**Extracted material:**
+++++
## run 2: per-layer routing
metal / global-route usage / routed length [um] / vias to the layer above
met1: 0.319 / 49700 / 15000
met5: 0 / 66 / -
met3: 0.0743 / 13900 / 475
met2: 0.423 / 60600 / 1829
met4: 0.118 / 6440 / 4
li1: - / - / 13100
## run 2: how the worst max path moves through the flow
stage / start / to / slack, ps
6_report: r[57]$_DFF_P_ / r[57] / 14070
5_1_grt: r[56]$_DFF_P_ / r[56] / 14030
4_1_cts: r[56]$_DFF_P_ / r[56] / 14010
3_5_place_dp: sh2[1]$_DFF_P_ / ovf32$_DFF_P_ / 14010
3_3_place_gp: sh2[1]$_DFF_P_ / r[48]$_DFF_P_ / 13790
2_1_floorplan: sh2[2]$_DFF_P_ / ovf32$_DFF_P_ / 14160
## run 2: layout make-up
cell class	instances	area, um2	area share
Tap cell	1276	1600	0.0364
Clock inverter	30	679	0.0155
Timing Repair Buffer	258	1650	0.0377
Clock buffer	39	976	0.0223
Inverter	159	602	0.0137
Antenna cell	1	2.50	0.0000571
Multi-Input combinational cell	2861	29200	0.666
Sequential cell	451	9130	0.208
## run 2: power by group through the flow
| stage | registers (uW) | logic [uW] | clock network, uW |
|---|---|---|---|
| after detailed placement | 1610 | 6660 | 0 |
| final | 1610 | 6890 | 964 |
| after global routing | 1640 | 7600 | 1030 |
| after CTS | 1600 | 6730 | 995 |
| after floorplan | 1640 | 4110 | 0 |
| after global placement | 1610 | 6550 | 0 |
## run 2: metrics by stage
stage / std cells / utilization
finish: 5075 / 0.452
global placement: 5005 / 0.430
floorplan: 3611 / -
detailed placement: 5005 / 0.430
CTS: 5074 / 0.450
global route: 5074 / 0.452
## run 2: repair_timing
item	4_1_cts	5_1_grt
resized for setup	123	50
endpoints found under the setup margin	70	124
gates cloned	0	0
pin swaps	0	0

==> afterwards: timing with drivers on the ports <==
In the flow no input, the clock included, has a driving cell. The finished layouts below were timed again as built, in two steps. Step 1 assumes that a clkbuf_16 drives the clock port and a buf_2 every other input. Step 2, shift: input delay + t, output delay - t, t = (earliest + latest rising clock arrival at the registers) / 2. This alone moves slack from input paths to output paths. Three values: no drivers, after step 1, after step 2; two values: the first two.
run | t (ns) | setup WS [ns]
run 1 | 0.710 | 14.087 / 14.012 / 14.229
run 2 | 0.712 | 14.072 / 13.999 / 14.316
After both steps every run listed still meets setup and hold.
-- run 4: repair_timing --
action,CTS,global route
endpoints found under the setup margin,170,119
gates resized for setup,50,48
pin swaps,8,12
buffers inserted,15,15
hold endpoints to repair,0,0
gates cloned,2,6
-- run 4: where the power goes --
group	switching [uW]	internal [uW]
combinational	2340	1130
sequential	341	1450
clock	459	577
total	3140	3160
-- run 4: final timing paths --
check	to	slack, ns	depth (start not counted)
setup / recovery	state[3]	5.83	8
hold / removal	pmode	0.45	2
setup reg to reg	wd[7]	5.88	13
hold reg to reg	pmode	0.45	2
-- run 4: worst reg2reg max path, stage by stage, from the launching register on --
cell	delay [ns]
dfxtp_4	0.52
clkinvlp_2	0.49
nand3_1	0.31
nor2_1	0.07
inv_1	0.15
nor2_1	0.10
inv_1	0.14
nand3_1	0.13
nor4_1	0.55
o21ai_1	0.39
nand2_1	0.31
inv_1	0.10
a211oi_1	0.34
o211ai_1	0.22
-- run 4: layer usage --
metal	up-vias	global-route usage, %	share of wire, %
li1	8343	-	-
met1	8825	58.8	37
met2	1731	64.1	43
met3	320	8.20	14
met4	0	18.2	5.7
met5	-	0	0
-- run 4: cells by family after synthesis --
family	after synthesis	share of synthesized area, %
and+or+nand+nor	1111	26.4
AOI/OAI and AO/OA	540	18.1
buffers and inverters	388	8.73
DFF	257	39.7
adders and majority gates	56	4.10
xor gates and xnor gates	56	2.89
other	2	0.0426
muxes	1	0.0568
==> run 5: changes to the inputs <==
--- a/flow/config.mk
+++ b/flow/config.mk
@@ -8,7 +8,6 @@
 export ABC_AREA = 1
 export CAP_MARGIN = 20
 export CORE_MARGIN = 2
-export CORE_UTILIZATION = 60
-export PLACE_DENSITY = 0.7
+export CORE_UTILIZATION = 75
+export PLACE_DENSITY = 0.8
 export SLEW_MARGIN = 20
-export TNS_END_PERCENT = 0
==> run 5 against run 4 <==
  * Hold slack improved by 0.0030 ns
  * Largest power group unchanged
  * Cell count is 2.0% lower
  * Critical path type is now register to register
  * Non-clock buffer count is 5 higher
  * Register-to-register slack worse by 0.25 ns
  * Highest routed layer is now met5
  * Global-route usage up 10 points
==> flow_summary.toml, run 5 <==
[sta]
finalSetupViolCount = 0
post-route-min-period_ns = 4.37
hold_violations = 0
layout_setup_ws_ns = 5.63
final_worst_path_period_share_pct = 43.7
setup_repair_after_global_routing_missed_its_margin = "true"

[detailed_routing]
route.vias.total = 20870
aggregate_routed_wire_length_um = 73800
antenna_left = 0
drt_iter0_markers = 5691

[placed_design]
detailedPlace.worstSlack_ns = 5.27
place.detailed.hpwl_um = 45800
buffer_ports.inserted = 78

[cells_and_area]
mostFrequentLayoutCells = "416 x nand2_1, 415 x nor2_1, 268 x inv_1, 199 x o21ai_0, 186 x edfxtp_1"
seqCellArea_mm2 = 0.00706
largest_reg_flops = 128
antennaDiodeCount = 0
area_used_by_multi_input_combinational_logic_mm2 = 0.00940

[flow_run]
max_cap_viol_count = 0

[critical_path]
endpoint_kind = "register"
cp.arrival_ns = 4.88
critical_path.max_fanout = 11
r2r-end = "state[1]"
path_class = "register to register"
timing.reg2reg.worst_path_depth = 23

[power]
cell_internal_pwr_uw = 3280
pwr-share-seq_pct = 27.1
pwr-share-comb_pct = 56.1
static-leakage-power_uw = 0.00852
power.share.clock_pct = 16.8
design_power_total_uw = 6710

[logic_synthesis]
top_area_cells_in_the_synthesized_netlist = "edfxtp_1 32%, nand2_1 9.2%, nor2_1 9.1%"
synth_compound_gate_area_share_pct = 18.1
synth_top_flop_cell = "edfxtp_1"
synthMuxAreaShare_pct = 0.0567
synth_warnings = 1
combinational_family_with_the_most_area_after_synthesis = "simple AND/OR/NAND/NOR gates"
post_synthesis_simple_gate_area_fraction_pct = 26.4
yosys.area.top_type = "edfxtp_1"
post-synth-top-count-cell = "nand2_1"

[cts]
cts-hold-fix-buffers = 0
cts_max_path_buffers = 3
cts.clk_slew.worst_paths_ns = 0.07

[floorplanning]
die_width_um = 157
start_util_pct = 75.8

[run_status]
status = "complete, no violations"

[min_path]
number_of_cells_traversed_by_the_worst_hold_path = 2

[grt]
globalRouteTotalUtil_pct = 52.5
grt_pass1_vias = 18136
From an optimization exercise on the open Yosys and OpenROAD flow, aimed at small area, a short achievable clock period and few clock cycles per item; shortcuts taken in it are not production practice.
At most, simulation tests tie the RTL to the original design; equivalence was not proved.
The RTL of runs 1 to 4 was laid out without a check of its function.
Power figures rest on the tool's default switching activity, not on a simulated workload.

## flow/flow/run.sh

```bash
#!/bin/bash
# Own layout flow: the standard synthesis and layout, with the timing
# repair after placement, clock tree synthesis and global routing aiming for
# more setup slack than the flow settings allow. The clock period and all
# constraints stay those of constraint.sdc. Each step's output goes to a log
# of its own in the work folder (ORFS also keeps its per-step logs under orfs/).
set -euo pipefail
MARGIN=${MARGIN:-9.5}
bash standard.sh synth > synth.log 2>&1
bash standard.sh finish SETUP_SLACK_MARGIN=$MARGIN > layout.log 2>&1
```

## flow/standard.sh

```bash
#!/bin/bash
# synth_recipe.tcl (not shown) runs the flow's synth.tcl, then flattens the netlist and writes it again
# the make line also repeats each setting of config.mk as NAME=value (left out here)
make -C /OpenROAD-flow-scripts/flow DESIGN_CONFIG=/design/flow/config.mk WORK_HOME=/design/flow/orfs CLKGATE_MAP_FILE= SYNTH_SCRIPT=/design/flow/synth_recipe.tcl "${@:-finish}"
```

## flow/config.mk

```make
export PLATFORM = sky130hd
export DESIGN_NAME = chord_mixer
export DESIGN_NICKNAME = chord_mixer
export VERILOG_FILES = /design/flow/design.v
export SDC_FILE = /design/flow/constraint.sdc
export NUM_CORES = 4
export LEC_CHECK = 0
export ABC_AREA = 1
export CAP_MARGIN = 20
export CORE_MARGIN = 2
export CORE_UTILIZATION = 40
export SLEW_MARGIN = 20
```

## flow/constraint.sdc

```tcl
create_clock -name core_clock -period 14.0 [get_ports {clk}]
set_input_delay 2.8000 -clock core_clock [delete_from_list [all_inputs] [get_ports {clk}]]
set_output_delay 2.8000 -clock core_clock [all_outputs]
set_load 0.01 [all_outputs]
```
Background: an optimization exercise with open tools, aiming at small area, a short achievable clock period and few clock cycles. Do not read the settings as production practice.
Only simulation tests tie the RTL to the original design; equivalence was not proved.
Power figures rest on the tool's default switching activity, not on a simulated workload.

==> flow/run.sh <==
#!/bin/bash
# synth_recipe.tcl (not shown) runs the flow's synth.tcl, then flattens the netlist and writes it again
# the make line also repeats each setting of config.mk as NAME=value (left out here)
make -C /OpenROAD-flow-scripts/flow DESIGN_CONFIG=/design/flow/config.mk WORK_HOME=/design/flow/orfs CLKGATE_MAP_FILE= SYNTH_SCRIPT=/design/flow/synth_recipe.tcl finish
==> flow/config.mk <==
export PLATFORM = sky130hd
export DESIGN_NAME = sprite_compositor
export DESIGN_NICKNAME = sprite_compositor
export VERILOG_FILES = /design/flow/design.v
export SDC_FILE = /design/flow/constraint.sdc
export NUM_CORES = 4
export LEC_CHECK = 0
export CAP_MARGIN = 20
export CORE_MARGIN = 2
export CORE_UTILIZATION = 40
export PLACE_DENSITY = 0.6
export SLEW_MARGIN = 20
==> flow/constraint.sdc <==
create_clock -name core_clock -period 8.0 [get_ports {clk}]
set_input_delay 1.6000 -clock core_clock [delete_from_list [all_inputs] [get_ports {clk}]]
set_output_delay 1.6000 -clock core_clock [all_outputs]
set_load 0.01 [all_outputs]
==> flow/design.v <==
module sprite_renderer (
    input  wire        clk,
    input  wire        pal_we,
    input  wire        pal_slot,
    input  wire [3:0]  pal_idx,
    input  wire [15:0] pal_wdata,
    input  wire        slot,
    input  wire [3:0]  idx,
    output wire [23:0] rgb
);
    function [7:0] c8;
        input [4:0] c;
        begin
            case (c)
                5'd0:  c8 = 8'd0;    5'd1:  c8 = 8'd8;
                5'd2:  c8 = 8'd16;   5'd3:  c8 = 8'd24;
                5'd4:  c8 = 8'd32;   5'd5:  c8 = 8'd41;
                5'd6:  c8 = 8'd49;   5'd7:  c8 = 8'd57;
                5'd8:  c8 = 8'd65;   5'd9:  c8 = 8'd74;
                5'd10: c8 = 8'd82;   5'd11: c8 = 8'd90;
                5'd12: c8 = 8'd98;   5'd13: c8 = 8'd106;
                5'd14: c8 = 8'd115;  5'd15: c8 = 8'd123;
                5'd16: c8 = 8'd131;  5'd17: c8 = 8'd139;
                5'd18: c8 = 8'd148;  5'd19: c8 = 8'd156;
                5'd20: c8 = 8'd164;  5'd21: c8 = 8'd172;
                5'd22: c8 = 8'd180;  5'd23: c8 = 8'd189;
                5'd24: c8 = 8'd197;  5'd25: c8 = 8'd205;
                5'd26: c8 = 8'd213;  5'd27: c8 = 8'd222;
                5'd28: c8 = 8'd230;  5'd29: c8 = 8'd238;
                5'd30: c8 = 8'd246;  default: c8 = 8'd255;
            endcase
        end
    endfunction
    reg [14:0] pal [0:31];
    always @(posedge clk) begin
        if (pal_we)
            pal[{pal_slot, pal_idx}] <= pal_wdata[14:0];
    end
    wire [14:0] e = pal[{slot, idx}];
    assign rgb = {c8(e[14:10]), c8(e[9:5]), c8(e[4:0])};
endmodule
+++++
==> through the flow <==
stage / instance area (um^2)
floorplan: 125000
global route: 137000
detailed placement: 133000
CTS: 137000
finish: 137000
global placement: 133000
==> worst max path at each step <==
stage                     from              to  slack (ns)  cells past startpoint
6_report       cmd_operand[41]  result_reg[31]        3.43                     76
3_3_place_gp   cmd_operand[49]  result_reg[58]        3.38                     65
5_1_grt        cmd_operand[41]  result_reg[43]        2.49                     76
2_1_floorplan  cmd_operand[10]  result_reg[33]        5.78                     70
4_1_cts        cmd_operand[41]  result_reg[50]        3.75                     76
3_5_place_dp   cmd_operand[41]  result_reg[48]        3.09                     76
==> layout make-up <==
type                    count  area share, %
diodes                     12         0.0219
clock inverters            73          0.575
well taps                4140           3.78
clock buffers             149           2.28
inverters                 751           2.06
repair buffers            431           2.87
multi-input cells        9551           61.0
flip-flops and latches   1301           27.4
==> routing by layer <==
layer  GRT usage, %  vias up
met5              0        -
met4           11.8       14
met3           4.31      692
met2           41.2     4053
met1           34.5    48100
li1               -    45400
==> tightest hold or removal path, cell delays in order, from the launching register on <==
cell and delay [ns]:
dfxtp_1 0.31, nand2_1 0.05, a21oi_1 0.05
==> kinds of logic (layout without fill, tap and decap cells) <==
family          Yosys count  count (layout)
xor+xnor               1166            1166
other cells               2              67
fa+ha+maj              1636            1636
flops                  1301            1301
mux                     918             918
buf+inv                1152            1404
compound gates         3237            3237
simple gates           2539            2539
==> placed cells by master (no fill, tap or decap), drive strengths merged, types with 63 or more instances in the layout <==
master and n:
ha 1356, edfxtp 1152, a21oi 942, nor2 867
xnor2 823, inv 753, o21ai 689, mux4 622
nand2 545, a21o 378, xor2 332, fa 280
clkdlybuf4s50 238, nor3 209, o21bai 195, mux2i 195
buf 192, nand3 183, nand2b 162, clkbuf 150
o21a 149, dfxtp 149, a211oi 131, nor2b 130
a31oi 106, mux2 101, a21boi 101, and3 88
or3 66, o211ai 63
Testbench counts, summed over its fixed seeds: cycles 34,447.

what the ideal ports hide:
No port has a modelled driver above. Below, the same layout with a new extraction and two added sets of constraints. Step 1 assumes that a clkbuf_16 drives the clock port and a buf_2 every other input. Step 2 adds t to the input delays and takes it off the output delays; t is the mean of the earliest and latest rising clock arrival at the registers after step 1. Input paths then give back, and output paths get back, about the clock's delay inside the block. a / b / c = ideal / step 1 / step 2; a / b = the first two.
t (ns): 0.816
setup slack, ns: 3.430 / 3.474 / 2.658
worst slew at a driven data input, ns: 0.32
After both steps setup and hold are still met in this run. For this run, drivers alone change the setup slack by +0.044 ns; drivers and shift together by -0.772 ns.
+++++
**Description of the task:** From the records above, transcribe exactly the run of lines that opens with the line holding "gates resized for setup,50,48" and closes with the line holding "run 5: changes", both included.

**Response to this task:**
gates resized for setup,50,48
pin swaps,8,12
buffers inserted,15,15
hold endpoints to repair,0,0
gates cloned,2,6
-- run 4: where the power goes --
group	switching [uW]	internal [uW]
combinational	2340	1130
sequential	341	1450
clock	459	577
total	3140	3160
-- run 4: final timing paths --
check	to	slack, ns	depth (start not counted)
setup / recovery	state[3]	5.83	8
hold / removal	pmode	0.45	2
setup reg to reg	wd[7]	5.88	13
hold reg to reg	pmode	0.45	2
-- run 4: worst reg2reg max path, stage by stage, from the launching register on --
cell	delay [ns]
dfxtp_4	0.52
clkinvlp_2	0.49
nand3_1	0.31
nor2_1	0.07
inv_1	0.15
nor2_1	0.10
inv_1	0.14
nand3_1	0.13
nor4_1	0.55
o21ai_1	0.39
nand2_1	0.31
inv_1	0.10
a211oi_1	0.34
o211ai_1	0.22
-- run 4: layer usage --
metal	up-vias	global-route usage, %	share of wire, %
li1	8343	-	-
met1	8825	58.8	37
met2	1731	64.1	43
met3	320	8.20	14
met4	0	18.2	5.7
met5	-	0	0
-- run 4: cells by family after synthesis --
family	after synthesis	share of synthesized area, %
and+or+nand+nor	1111	26.4
AOI/OAI and AO/OA	540	18.1
buffers and inverters	388	8.73
DFF	257	39.7
adders and majority gates	56	4.10
xor gates and xnor gates	56	2.89
other	2	0.0426
muxes	1	0.0568
==> run 5: changes to the inputs <==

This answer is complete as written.